● WHAT THE TASK REQUIRES
From the first line of the records through the line containing "# the make line", retype every line exactly and nothing else.

Excerpts from a dataset

====

What follows belongs to an exercise in optimizing a design on an open flow for small area; a production flow would make more cautious choices.
The RTL was checked by simulation tests, not by an equivalence proof against the original design.
No activity file was given, so power comes from the tool's default toggle rates.

==> flow/run.sh <==
#!/bin/bash
# synth_recipe.tcl (not shown) runs the flow's synth.tcl, then flattens the netlist and writes it again
# the make line also repeats each setting of config.mk as NAME=value (left out here)
make -C /OpenROAD-flow-scripts/flow DESIGN_CONFIG=/design/flow/config.mk WORK_HOME=/design/flow/orfs CLKGATE_MAP_FILE= SYNTH_SCRIPT=/design/flow/synth_recipe.tcl finish
==> flow/config.mk <==
export PLATFORM = sky130hd
export DESIGN_NAME = updown
export DESIGN_NICKNAME = updown
export VERILOG_FILES = /design/flow/design.v
export SDC_FILE = /design/flow/constraint.sdc
export NUM_CORES = 4
export LEC_CHECK = 0
export CAP_MARGIN = 20
export CORE_MARGIN = 2
export CORE_UTILIZATION = 40
export SLEW_MARGIN = 20
==> flow/constraint.sdc <==
create_clock -name core_clock -period 8.0 [get_ports {clk}]
set_input_delay 1.6000 -clock core_clock [delete_from_list [all_inputs] [get_ports {clk}]]
set_output_delay 1.6000 -clock core_clock [all_outputs]
set_load 0.01 [all_outputs]
==> flow/design.v <==
module updown ( din, ncs, nrd, nwr, a0, a1, clk, start, reset, cout, err, dir, ec, dout, dout_en ) ;
input wire [7:0]din ;
input wire ncs ;
input wire nrd ;
input wire nwr ;
input wire a0 ;
input wire a1 ;
input wire clk ;
input wire start ;
input wire reset ;
output reg [7:0]cout ;
output reg dir ;
output reg err ;
output reg ec ;
output wire [7:0]dout ;
output wire dout_en ;
reg [7:0]PLR ;
reg [7:0]ULR ;
reg [7:0]LLR ;
reg [7:0]CCR ;
reg [7:0]cycle_count ;
reg posedge_start ;
reg stop_downcount ;
reg stop_upcount;
reg start_upcount ;
reg stop_load_plr ;
function [8:0] sub9;
  input [7:0] a;
  input [7:0] b;
  integer i;
  reg br;
  begin
    br = 1'b0;
    for (i = 0; i < 8; i = i + 1) begin
      sub9[i] = a[i] ^ b[i] ^ br;
      br = (~a[i] & b[i]) | (~(a[i] ^ b[i]) & br);
    end
    sub9[8] = br;
  end
endfunction
function lt8;
  input [7:0] a;
  input [7:0] b;
  integer i;
  reg r;
  begin
    r = 1'b0;
    for (i = 0; i < 8; i = i + 1)
      r = (~a[i] & b[i]) | (~(a[i] ^ b[i]) & r);
    lt8 = r;
  end
endfunction
function [7:0] inc8;
  input [7:0] a;
  integer i;
  reg c;
  begin
    c = 1'b1;
    for (i = 0; i < 8; i = i + 1) begin
      inc8[i] = a[i] ^ c;
      c = a[i] & c;
    end
  end
endfunction
function [7:0] dec8;
  input [7:0] a;
  integer i;
  reg b;
  begin
    b = 1'b1;
    for (i = 0; i < 8; i = i + 1) begin
      dec8[i] = a[i] ^ b;
      b = ~a[i] & b;
    end
  end
endfunction
wire bothlow = ~nwr & ~nrd ;
wire wr      = ~nwr & ~ncs & nrd & ~posedge_start ;
assign dout_en = ~nrd & ~ncs & nwr ;
assign dout = ~dout_en ? 8'h0 :
              a1 ? (a0 ? CCR : LLR) : (a0 ? ULR : PLR) ;
wire [8:0] dpl = sub9(PLR, LLR) ;    
wire [8:0] dup = sub9(ULR, PLR) ;    
wire pl_hi0 = ~|dpl[7:1] ;
wire up_hi0 = ~|dup[7:1] ;
wire p_lt_l = dpl[8] ;
wire p_eq_l = pl_hi0 & ~dpl[0] ;
wire pl_one = pl_hi0 & dpl[0] ;           
wire pl_ge2 = ~dpl[8] & ~pl_hi0 ;         
wire p_gt_l = ~dpl[8] & ~p_eq_l ;
wire p_gt_u = dup[8] ;
wire p_eq_u = up_hi0 & ~dup[0] ;
wire up_one = up_hi0 & dup[0] ;           
wire up_ge2 = ~dup[8] & ~up_hi0 ;         
wire up_two = dup[7:0] == 8'd2 ;           
wire p_lt_u = ~dup[8] & ~p_eq_u ;
wire p_out  = p_lt_l | p_gt_u ;
wire l_hi = &LLR[7:1] ;
wire u_lo = ~|ULR[7:1] ;
wire p_hi = &PLR[7:1] ;
wire p_lo = ~|PLR[7:1] ;
wire p_ge_l2w = pl_ge2 | (l_hi & (~LLR[0] | |PLR)) ;    
wire p_le_u2w = up_ge2 | (u_lo & (ULR[0] | ~&PLR)) ;    
wire u_ge_p2w = up_ge2 | (p_hi & (~PLR[0] | |ULR)) ;    
wire l_le_p2w = pl_ge2 | (p_lo & (PLR[0] | ~&LLR)) ;    
wire [7:0] c_inc = inc8(cout) ;
wire [7:0] c_dec = dec8(cout) ;
wire c_lt_u = lt8(cout, ULR) ;
wire c_eq_u = cout == ULR ;
wire c_gt_l = lt8(LLR, cout) ;
wire c_eq_l = cout == LLR ;
wire c_lt_p = lt8(cout, PLR) ;
wire c_eq_p = cout == PLR ;
wire c_eq_pm1 = c_inc == PLR ;           
wire c_eq_pp1 = c_dec == PLR ;           
wire nz = |cycle_count ;
wire ccr0 = ~|CCR ;
wire mA = p_ge_l2w & p_le_u2w ;          
wire mB = pl_one & up_one ;
wire nA = p_gt_l & p_lt_u & pl_ge2 & up_ge2 ;
wire nB = p_gt_l & p_lt_u & pl_one & up_one ;
always @ (posedge clk)
  if (reset)
    posedge_start <= 1'b0 ;
  else if (bothlow)
    posedge_start <= 1'b0 ;
  else if (start)
    posedge_start <= 1'b1 ;
  else if (~nz | p_out)
    posedge_start <= 1'b0 ;
always @ (posedge clk)
  if (reset) PLR <= 8'h0 ;
  else if (wr & ~a0 & ~a1) PLR <= din ;
always @ (posedge clk)
  if (reset) ULR <= 8'hff ;
  else if (wr & a0 & ~a1) ULR <= din ;
always @ (posedge clk)
  if (reset) LLR <= 8'h0 ;
  else if (wr & ~a0 & a1) LLR <= din ;
always @ (posedge clk)
  if (reset) CCR <= 8'h0 ;
  else if (wr & a0 & a1) CCR <= din ;
always @ (posedge clk)
  if (reset) err <= 1'b0 ;
  else if (start) err <= p_out ;
always @ (posedge clk)
  if (reset)
    ec <= 1'b0 ;
  else if (~ncs & bothlow & start)
    ec <= ec ;
  else if (posedge_start & p_out)
    ec <= 1'b0 ;
  else if (~nz & ~start & posedge_start & ~bothlow)
    ec <= 1'b1 ;
  else if (start & ~posedge_start)
    ec <= 1'b0 ;
wire g = posedge_start & nz ;
always @ (posedge clk)
  if (reset)
    cout <= 8'h0 ;
  else if (start & p_out)
    cout <= 8'd0 ;
  else if (start & ~stop_load_plr & ~bothlow)
    cout <= PLR ;
  else if (p_eq_u & p_eq_l & g)
    cout <= cout ;
  else if (g & nA & c_lt_u & ~stop_upcount & ~start_upcount)
    cout <= c_inc ;
  else if (g & nA & c_gt_l & ~stop_downcount)
    cout <= c_dec ;
  else if (g & nA & c_lt_p)
    cout <= c_inc ;
  else if (g & nB & c_lt_u & ~stop_upcount)
    cout <= c_inc ;
  else if (g & nB & c_gt_l & ~stop_downcount)
    cout <= c_dec ;
  else if (g & nB & c_lt_p)
    cout <= c_inc ;
  else if (g & p_eq_l & p_lt_u & c_lt_u & ~stop_upcount & u_ge_p2w)
    cout <= c_inc ;
  else if (g & p_eq_l & p_lt_u & c_lt_u & up_one)
    cout <= c_inc ;
  else if (g & p_eq_l & p_lt_u & c_gt_l)
    cout <= c_dec ;
  else if (g & p_eq_u & p_gt_l & c_gt_l & ~stop_downcount & l_le_p2w)
    cout <= c_dec ;
  else if (g & p_eq_u & p_gt_l & c_gt_l & pl_one)
    cout <= c_dec ;
  else if (g & p_eq_u & p_gt_l & c_lt_u)
    cout <= c_inc ;
always @ (posedge clk)
  if (reset)
    stop_load_plr <= 1'b0 ;
  else if (start)
    stop_load_plr <= 1'b1 ;
  else if (ec | (~nwr & ~posedge_start) | err)
    stop_load_plr <= 1'b0 ;
wire [7:0] n_dec = dec8(cycle_count) ;
always @ (posedge clk)
  if (reset)
    cycle_count <= 8'h0 ;
  else if (start & ~stop_load_plr)
    cycle_count <= CCR ;
  else if (p_eq_u & p_eq_l & nz & posedge_start)
    cycle_count <= n_dec ;
  else if (mA) begin
    if (c_eq_pm1 & nz & stop_downcount)
      cycle_count <= n_dec ;
  end
  else if (mB) begin
    if (c_eq_l & nz & stop_upcount)
      cycle_count <= n_dec ;
  end
  else if (p_eq_l & p_le_u2w & nz & stop_upcount & c_eq_pp1)
    cycle_count <= n_dec ;
  else if (p_eq_l & up_one & nz & c_eq_u)
    cycle_count <= n_dec ;
  else if (p_eq_u & p_ge_l2w & nz & stop_downcount & c_eq_pm1)
    cycle_count <= n_dec ;
  else if (p_eq_u & pl_one & nz & c_eq_l)
    cycle_count <= n_dec ;
always @ (posedge clk)
  if (reset | ccr0)
    dir <= 1'b0 ;
  else if (p_eq_u & p_eq_l & nz & posedge_start)
    dir <= dir ;
  else if (p_eq_l & up_one & c_lt_u & g)
    dir <= 1'b1 ;
  else if (p_eq_l & up_one & c_gt_l & posedge_start)
    dir <= 1'b0 ;
  else if (c_gt_l & p_eq_u & pl_one & g)
    dir <= 1'b0 ;
  else if (c_lt_u & p_eq_u & pl_one & posedge_start)
    dir <= 1'b1 ;
  else if (start & ~posedge_start & ~p_eq_u & ~p_out)
    dir <= 1'b1 ;
  else if (g & ~p_out & c_lt_u & ~stop_upcount & ~start_upcount)
    dir <= 1'b1 ;
  else if (g & ~p_out & c_gt_l & ~stop_downcount)
    dir <= 1'b0 ;
  else if (g & ~p_out & c_lt_p)
    dir <= 1'b1 ;
always @ (posedge clk)
  if (reset)
    start_upcount <= 1'b0 ;
  else if (mA) begin
    if (c_eq_l & posedge_start)
      start_upcount <= 1'b1 ;
    else if (c_eq_pm1 & posedge_start)
      start_upcount <= 1'b0 ;
  end
  else if (mB) begin
    if (c_eq_p & posedge_start)
      start_upcount <= 1'b0 ;
    else if (c_eq_l & posedge_start)
      start_upcount <= 1'b1 ;
  end
always @ (posedge clk)
  if (reset)
    stop_upcount <= 1'b0 ;
  else if (p_eq_l & p_lt_u & c_eq_pp1 & up_two)
    stop_upcount <= 1'b0 ;
  else if (c_eq_u & posedge_start)
    stop_upcount <= 1'b1 ;
  else if (c_eq_l & posedge_start)
    stop_upcount <= 1'b0 ;
  else if (ec)
    stop_upcount <= 1'b0 ;
always @ (posedge clk)
  if (reset)
    stop_downcount <= 1'b0 ;
  else if (p_eq_l & p_lt_u)
    stop_downcount <= 1'b0 ;
  else if (p_eq_u & p_gt_l & posedge_start & c_eq_pm1 & ~stop_upcount)
    stop_downcount <= 1'b0 ;
  else if (c_eq_l & posedge_start)
    stop_downcount <= 1'b1 ;
  else if (posedge_start & c_eq_p)
    stop_downcount <= 1'b0 ;
  else if (ec)
    stop_downcount <= 1'b0 ;
endmodule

====

● ANSWER SPACE
What follows belongs to an exercise in optimizing a design on an open flow for small area; a production flow would make more cautious choices.
The RTL was checked by simulation tests, not by an equivalence proof against the original design.
No activity file was given, so power comes from the tool's default toggle rates.

==> flow/run.sh <==
#!/bin/bash
# synth_recipe.tcl (not shown) runs the flow's synth.tcl, then flattens the netlist and writes it again
# the make line also repeats each setting of config.mk as NAME=value (left out here)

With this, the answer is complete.